**Action item:** Count every line in the following entries where the word "cells" appears. Give the count alone.

Data items
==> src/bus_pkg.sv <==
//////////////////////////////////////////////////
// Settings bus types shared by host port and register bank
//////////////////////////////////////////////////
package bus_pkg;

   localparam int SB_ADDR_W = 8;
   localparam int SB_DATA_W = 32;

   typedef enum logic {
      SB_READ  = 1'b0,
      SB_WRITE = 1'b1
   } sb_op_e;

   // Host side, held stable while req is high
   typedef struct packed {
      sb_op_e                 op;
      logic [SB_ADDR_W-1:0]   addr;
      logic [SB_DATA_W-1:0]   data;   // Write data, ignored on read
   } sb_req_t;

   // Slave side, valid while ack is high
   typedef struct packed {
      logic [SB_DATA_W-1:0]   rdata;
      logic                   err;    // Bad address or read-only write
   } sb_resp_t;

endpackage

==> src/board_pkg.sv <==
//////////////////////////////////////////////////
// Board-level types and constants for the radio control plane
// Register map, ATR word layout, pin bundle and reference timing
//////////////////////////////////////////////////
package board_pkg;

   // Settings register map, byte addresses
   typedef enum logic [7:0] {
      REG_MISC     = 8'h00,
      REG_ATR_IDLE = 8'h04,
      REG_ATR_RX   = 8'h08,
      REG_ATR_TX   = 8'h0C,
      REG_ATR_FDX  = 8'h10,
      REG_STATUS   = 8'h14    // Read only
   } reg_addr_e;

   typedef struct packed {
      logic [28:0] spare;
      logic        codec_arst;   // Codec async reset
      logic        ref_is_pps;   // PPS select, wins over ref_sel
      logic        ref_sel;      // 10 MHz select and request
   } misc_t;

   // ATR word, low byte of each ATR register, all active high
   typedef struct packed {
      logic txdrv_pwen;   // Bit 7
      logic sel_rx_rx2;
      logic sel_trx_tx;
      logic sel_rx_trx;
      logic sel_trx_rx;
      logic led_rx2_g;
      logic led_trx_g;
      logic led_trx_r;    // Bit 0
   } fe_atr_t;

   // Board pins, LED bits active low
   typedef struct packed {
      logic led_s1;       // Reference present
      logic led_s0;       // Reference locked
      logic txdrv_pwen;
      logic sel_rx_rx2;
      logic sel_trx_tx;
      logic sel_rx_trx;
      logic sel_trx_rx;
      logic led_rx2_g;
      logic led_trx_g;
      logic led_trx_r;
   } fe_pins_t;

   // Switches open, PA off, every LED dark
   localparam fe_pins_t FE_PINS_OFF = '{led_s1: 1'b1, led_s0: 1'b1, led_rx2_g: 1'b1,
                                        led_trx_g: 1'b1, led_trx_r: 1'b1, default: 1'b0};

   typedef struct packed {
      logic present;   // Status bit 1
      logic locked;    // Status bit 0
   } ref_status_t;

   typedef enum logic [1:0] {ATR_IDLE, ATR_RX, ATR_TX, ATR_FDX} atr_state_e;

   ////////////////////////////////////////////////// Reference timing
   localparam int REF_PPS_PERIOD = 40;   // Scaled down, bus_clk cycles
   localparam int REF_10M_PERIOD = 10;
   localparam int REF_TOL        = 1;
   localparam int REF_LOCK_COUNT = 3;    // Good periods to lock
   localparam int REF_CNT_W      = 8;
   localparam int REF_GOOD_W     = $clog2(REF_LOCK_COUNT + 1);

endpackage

==

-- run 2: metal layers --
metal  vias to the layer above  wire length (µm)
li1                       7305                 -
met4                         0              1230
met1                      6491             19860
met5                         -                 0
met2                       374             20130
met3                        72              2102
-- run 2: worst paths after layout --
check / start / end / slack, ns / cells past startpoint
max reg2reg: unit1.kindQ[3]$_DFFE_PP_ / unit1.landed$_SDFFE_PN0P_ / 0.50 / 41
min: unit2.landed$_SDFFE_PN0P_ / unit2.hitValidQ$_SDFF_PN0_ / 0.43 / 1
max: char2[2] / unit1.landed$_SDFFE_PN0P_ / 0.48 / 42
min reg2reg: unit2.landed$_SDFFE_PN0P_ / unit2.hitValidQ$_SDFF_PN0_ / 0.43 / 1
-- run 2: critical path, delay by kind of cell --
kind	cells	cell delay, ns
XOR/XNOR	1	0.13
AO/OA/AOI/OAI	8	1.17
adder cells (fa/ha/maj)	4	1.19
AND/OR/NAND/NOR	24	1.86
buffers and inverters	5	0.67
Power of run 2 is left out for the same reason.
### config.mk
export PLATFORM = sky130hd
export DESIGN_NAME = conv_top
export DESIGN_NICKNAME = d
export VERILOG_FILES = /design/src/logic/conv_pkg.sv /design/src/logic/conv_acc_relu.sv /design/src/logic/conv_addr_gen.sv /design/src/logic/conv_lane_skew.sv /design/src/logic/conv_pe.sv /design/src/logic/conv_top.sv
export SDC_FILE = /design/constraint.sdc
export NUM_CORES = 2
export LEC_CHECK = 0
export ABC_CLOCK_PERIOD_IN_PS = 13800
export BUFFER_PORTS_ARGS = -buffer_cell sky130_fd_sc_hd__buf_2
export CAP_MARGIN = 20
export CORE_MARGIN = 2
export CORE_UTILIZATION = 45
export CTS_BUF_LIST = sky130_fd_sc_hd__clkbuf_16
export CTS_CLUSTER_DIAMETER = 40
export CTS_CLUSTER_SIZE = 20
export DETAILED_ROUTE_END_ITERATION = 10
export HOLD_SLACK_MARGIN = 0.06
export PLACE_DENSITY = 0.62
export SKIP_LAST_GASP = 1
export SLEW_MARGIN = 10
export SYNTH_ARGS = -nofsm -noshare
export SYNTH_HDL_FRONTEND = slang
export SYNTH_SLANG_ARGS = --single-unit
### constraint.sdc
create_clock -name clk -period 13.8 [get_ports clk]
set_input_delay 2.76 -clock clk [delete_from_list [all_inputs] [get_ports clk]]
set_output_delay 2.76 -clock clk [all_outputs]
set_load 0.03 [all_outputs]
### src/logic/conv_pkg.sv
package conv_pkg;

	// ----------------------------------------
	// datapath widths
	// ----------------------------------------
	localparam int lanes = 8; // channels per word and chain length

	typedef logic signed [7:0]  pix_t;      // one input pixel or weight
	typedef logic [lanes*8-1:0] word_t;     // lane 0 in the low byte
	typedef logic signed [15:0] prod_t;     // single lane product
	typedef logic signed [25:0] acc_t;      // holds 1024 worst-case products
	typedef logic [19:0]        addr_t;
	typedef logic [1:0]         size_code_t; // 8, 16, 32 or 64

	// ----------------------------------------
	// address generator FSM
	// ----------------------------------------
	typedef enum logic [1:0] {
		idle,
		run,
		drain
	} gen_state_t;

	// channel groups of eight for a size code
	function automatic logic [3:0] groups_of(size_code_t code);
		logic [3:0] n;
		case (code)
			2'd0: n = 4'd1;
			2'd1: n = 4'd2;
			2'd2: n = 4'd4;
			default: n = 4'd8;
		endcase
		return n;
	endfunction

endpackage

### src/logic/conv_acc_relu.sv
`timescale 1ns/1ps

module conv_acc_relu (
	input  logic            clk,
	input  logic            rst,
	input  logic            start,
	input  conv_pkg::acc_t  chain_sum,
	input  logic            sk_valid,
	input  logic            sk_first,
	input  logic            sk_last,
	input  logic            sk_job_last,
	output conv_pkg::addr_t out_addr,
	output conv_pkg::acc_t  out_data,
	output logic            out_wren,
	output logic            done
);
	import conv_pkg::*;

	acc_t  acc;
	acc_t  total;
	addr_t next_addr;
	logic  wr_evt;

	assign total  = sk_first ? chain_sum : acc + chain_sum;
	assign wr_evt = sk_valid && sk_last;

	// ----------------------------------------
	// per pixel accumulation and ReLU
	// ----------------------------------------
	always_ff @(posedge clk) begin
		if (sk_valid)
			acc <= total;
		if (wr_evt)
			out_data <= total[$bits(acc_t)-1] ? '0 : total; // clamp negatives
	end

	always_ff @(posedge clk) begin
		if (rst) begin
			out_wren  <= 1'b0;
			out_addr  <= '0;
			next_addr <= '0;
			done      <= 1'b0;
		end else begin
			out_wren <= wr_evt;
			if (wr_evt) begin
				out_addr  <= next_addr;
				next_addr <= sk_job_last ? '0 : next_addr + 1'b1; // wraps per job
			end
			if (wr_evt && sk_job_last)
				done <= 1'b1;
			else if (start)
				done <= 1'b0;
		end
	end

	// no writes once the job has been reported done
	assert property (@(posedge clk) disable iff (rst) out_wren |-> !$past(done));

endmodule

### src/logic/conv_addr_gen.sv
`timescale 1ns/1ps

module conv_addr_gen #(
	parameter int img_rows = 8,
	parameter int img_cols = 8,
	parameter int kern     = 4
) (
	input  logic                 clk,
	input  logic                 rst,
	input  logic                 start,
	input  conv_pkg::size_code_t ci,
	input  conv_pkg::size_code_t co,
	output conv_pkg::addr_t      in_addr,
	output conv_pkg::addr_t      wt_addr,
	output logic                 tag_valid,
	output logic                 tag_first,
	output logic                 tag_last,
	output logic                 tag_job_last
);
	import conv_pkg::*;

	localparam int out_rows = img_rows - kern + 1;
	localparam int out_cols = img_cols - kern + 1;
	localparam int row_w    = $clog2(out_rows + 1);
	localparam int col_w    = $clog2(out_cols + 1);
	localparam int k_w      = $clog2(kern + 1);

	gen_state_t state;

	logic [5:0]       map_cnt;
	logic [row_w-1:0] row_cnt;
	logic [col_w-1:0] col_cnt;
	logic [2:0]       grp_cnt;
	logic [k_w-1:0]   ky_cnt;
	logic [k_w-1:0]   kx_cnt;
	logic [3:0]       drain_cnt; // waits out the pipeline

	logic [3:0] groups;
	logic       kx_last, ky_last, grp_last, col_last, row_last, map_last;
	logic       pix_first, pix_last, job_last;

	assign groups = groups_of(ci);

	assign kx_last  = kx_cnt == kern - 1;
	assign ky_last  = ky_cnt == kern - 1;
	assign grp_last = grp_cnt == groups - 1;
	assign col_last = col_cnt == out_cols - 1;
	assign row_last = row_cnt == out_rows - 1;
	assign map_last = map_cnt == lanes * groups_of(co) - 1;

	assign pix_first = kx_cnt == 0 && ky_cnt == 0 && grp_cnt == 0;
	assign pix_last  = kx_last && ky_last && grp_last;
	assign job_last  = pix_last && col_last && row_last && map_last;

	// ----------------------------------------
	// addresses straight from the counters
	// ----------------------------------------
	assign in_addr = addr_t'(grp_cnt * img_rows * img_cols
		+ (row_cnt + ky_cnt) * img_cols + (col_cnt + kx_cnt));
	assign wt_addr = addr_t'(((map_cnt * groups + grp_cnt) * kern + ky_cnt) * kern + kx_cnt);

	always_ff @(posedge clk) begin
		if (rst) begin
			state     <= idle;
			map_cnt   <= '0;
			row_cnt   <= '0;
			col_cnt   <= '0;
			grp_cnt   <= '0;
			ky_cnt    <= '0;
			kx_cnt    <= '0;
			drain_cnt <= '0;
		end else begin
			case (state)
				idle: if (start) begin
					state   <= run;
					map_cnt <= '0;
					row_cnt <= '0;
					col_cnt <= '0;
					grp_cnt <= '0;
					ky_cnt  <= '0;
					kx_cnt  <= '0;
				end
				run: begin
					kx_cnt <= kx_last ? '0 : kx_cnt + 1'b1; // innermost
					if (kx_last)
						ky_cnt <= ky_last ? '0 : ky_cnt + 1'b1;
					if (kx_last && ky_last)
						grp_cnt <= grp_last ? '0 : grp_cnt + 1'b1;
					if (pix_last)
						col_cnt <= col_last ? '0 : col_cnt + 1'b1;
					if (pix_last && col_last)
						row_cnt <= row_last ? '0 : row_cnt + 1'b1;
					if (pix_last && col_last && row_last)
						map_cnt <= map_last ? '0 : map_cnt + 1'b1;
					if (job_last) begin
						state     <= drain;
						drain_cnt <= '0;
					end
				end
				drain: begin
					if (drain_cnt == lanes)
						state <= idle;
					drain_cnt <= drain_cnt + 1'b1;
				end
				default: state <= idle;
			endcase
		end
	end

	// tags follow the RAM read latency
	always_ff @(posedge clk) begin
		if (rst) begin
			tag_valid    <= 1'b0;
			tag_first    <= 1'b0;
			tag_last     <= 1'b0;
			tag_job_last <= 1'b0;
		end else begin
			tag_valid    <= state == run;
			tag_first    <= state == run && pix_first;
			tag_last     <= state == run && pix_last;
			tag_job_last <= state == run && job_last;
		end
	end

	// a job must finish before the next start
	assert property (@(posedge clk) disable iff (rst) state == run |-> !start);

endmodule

**Response box:** 3